Donald Trump or Joe Biden? It does not matter who wins the US presidential elections in November this year as far as India as concerned, going by what India’s External Affairs Minister S. Jaishankar says.

“I actually believe that India has bipartisan, or in a sense non-partisan, support in American politics. Our footprint is very wide and so is our acceptability,” Mr Jaishankar, also a former ambassador of India to the US, said in an interview with the Hindustan Times. “Different sets of politicians who disagree on many things agree on India. And I think that is a very good place to be,” the minister said.

“If you look at the last four American presidents, two Republicans and two Democrats — each very different from the other.
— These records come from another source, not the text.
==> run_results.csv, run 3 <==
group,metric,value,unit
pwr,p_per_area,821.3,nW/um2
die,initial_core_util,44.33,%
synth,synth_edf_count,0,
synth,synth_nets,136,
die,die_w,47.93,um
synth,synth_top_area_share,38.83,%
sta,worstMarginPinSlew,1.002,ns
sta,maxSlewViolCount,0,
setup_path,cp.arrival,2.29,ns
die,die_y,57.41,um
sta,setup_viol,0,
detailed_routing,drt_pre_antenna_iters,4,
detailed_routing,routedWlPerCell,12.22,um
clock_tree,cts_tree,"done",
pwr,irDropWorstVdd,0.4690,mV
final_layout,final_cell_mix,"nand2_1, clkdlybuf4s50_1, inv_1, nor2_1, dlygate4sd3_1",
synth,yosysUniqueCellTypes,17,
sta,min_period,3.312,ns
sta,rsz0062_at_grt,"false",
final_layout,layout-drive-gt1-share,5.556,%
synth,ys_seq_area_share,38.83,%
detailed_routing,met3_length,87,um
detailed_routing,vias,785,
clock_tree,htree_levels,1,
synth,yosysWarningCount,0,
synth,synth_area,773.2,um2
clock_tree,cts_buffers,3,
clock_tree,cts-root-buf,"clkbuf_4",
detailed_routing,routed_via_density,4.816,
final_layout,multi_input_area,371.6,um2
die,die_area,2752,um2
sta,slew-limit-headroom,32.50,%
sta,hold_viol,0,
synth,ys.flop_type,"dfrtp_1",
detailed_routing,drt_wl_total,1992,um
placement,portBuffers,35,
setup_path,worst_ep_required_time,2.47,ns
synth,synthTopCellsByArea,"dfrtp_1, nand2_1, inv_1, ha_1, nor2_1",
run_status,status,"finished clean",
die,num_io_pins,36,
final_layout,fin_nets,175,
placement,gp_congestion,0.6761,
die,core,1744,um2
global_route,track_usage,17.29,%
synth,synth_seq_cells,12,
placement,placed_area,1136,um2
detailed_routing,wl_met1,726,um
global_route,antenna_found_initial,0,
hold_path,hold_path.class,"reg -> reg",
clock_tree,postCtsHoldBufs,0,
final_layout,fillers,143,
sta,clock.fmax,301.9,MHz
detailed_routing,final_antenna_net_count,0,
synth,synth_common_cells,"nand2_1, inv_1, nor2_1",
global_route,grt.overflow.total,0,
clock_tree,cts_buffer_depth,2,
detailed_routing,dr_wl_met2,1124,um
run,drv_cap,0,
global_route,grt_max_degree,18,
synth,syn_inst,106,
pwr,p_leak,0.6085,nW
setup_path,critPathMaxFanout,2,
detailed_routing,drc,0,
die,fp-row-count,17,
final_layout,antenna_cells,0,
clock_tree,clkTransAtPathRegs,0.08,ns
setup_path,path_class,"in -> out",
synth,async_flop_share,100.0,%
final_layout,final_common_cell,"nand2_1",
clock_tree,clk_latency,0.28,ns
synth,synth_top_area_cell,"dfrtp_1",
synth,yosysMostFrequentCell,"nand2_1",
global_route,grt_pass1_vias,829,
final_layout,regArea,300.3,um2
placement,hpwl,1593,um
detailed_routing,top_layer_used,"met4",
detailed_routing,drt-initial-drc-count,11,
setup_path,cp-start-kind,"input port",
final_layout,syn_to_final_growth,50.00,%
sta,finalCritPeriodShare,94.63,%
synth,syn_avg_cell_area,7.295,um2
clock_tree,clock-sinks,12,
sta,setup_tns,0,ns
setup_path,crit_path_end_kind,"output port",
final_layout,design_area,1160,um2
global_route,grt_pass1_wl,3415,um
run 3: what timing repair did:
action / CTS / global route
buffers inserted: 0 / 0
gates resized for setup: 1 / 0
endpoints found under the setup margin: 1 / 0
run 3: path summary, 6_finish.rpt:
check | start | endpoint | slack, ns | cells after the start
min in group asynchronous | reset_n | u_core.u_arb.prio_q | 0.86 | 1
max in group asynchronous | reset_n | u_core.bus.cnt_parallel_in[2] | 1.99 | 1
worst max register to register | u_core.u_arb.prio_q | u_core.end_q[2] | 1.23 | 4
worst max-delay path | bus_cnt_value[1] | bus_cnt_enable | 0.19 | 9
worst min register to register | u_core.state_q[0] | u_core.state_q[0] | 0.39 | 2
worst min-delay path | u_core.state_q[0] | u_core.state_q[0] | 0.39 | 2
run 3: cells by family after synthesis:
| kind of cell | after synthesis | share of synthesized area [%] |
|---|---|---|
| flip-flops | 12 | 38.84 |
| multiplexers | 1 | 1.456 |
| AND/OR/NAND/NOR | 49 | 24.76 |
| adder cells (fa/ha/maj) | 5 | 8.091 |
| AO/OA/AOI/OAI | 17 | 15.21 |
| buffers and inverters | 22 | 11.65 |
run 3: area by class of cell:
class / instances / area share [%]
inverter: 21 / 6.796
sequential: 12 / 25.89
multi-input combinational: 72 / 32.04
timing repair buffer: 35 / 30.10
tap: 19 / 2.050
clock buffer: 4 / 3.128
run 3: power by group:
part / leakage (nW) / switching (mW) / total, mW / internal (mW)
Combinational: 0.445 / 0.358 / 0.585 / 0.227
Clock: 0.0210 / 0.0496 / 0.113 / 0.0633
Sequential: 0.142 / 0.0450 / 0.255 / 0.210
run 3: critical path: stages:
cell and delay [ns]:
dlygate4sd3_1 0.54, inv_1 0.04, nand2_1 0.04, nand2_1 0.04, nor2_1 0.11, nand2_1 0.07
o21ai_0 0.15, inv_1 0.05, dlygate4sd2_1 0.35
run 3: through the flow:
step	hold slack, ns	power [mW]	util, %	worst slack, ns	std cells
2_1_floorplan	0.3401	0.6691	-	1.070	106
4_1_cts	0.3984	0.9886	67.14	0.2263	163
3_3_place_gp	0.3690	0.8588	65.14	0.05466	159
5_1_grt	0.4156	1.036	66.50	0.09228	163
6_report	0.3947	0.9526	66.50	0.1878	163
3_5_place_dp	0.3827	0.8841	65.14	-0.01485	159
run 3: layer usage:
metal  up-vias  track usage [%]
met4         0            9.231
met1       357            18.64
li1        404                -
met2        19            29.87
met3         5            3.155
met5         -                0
### src/rtl/regfile_bus_master.sv
// Argon register-file bus initiator: expands MOVE/LOADI/READ micro-ops into LATCHSEL/READA/LATCHC.
// Optional read-valid timeout enabled by defining REGFILE_BUS_MASTER_TIMEOUT_EN.
module regfile_bus_master
  import constants_pkg::*;
#(
  parameter int unsigned DATA_WIDTH  = 16,
  parameter int unsigned INDEX_WIDTH = 3,
  parameter int unsigned CMD_WIDTH   = 4,
  parameter int unsigned TIMEOUT     = 15
) (
  input  logic                   i_Clk,
  input  logic                   i_Reset_n,
  input  logic                   i_req_valid,
  output logic                   o_req_ready,
  input  logic [1:0]             i_req_op,
  input  logic [INDEX_WIDTH-1:0] i_req_sel_a,
  input  logic [INDEX_WIDTH-1:0] i_req_sel_c,
  input  logic [DATA_WIDTH-1:0]  i_req_imm,
  output logic                   o_rsp_valid,
  input  logic                   i_rsp_ready,
  output logic [DATA_WIDTH-1:0]  o_rsp_data,
  output logic                   o_rsp_error,
  output logic [CMD_WIDTH-1:0]   o_bus_command,
  output logic [DATA_WIDTH-1:0]  o_bus_data,
  output logic                   o_bus_valid,
  input  logic [DATA_WIDTH-1:0]  i_bus_data,
  input  logic                   i_bus_valid,
  input  logic                   i_bus_error
);

  localparam int unsigned OP_W   = 2;
  localparam int unsigned WAIT_W = 8;

  localparam logic [OP_W-1:0] OP_MOVE  = 2'd0;
  localparam logic [OP_W-1:0] OP_LOADI = 2'd1;
  localparam logic [OP_W-1:0] OP_RSVD  = 2'd3;

  localparam logic [CMD_WIDTH-1:0] CMD_NOP      = CMD_WIDTH'(COM_NOP);
  localparam logic [CMD_WIDTH-1:0] CMD_LATCHSEL = CMD_WIDTH'(COM_LATCHSEL);
  localparam logic [CMD_WIDTH-1:0] CMD_READA    = CMD_WIDTH'(COM_READA);
  localparam logic [CMD_WIDTH-1:0] CMD_LATCHC   = CMD_WIDTH'(COM_LATCHC);

  if (TIMEOUT == 0 || TIMEOUT > 255 || DATA_WIDTH < 3 * INDEX_WIDTH) begin : g_bad_params
    $error("regfile_bus_master: illegal parameter combination");
  end

  typedef enum logic [2:0] {
    ST_IDLE,
    ST_SEL,
    ST_READ,
    ST_WRITE,
    ST_RSP
  } state_t;

  state_t                 r_state, w_state_nxt;
  logic [OP_W-1:0]        r_op, w_op_nxt;
  logic [INDEX_WIDTH-1:0] r_sel_a, w_sel_a_nxt;
  logic [INDEX_WIDTH-1:0] r_sel_c, w_sel_c_nxt;
  logic [DATA_WIDTH-1:0]  r_data, w_data_nxt;
  logic                   r_err, w_err_nxt;
  logic                   r_req_ready, w_req_ready_nxt;
  logic                   r_rsp_valid, w_rsp_valid_nxt;
  logic [CMD_WIDTH-1:0]   r_bus_cmd, w_bus_cmd_nxt;
  logic [DATA_WIDTH-1:0]  r_bus_data, w_bus_data_nxt;
  logic                   r_bus_valid, w_bus_valid_nxt;
`ifdef REGFILE_BUS_MASTER_TIMEOUT_EN
  localparam logic [WAIT_W-1:0] WAIT_LAST = WAIT_W'(TIMEOUT - 1);
  logic [WAIT_W-1:0]      r_wait, w_wait_nxt;
`endif

  // Next state, transaction registers and the registered bus/handshake outputs they imply.
  always_comb begin
    w_state_nxt     = r_state;
    w_op_nxt        = r_op;
    w_sel_a_nxt     = r_sel_a;
    w_sel_c_nxt     = r_sel_c;
    w_data_nxt      = r_data;
    w_err_nxt       = r_err;
    w_bus_cmd_nxt   = CMD_NOP;
    w_bus_data_nxt  = '0;
    w_bus_valid_nxt = 1'b0;
`ifdef REGFILE_BUS_MASTER_TIMEOUT_EN
    w_wait_nxt      = r_wait;
`endif

    case (r_state)
      ST_IDLE: begin
        if (i_req_valid) begin
          w_op_nxt    = i_req_op;
          w_sel_a_nxt = i_req_sel_a;
          w_sel_c_nxt = i_req_sel_c;
          w_data_nxt  = (i_req_op == OP_LOADI) ? i_req_imm : '0;
          w_err_nxt   = (i_req_op == OP_RSVD);
          w_state_nxt = (i_req_op == OP_RSVD) ? ST_RSP : ST_SEL;
        end
      end
      ST_SEL: begin
        w_state_nxt = (r_op == OP_LOADI) ? ST_WRITE : ST_READ;
`ifdef REGFILE_BUS_MASTER_TIMEOUT_EN
        w_wait_nxt  = '0;
`endif
      end
      ST_READ: begin
        if (i_bus_valid) begin
          w_data_nxt  = i_bus_data;
          w_state_nxt = (r_op == OP_MOVE) ? ST_WRITE : ST_RSP;
        end
`ifdef REGFILE_BUS_MASTER_TIMEOUT_EN
        else if (r_wait == WAIT_LAST) begin
          // Abandon the read; a MOVE never reaches LATCHC so the destination is untouched.
          w_data_nxt  = '0;
          w_err_nxt   = 1'b1;
          w_state_nxt = ST_RSP;
        end else begin
          w_wait_nxt = r_wait + WAIT_W'(1);
        end
`endif
      end
      ST_WRITE: w_state_nxt = ST_RSP;
      ST_RSP:   if (i_rsp_ready) w_state_nxt = ST_IDLE;
      default:  w_state_nxt = ST_IDLE;
    endcase

    if (i_bus_error && (r_state inside {ST_SEL, ST_READ, ST_WRITE})) w_err_nxt = 1'b1;

    case (w_state_nxt)
      ST_SEL: begin
        w_bus_cmd_nxt   = CMD_LATCHSEL;
        w_bus_data_nxt  = DATA_WIDTH'({w_sel_c_nxt, {INDEX_WIDTH{1'b0}}, w_sel_a_nxt});
        w_bus_valid_nxt = 1'b1;
      end
      ST_READ: w_bus_cmd_nxt = CMD_READA;
      ST_WRITE: begin
        w_bus_cmd_nxt   = CMD_LATCHC;
        w_bus_data_nxt  = w_data_nxt;
        w_bus_valid_nxt = 1'b1;
      end
      default: w_bus_cmd_nxt = CMD_NOP;
    endcase

    w_req_ready_nxt = (w_state_nxt == ST_IDLE);
    w_rsp_valid_nxt = (w_state_nxt == ST_RSP);
  end

  always_ff @(posedge i_Clk) begin
    if (!i_Reset_n) begin
      r_state     <= ST_IDLE;
      r_op        <= OP_MOVE;
      r_sel_a     <= '0;
      r_sel_c     <= '0;
      r_data      <= '0;
      r_err       <= 1'b0;
      r_req_ready <= 1'b1;
      r_rsp_valid <= 1'b0;
      r_bus_cmd   <= CMD_NOP;
      r_bus_data  <= '0;
      r_bus_valid <= 1'b0;
`ifdef REGFILE_BUS_MASTER_TIMEOUT_EN
      r_wait      <= '0;
`endif
    end else begin
      r_state     <= w_state_nxt;
      r_op        <= w_op_nxt;
      r_sel_a     <= w_sel_a_nxt;
      r_sel_c     <= w_sel_c_nxt;
      r_data      <= w_data_nxt;
      r_err       <= w_err_nxt;
      r_req_ready <= w_req_ready_nxt;
      r_rsp_valid <= w_rsp_valid_nxt;
      r_bus_cmd   <= w_bus_cmd_nxt;
      r_bus_data  <= w_bus_data_nxt;
      r_bus_valid <= w_bus_valid_nxt;
`ifdef REGFILE_BUS_MASTER_TIMEOUT_EN
      r_wait      <= w_wait_nxt;
`endif
    end
  end

  assign o_req_ready   = r_req_ready;
  assign o_rsp_valid   = r_rsp_valid;
  assign o_rsp_data    = r_data;
  assign o_rsp_error   = r_err;
  assign o_bus_command = r_bus_cmd;
  assign o_bus_data    = r_bus_data;
  assign o_bus_valid   = r_bus_valid;

endmodule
Yet, each raised the level of relationship with India further,” Mr Jaishankar said in response to a question if Donald Trump was better for India, or Joe Biden.

“Each President has developed on the legacy of the previous one when it comes to India. And if you follow the debates in the US now, you will find many differences between the competing candidates, but India is a common point,” Mr Jaishankar said.

Backing Mr Jaishankar’s assessment, Manish Chand, Founder-CEO of India Writes Network and India and the World magazine, said that the trajectory of India-US relations is set to be on a continuous upward course regardless of whether a Democrat or a Republican is in the White House. Both Trump and Biden have been ardently courting the 4-million strong Indian-American community as they will play a pivotal role in battleground states where the contest has been decided in the past with wafer-thin margins, said Mr Chand.

Placing the India factor in a larger perspective, Mr Chand underlined that a host of geopolitical and geo-economic factors are set to propel India and the US into a tighter strategic embrace regardless of who is in the White House.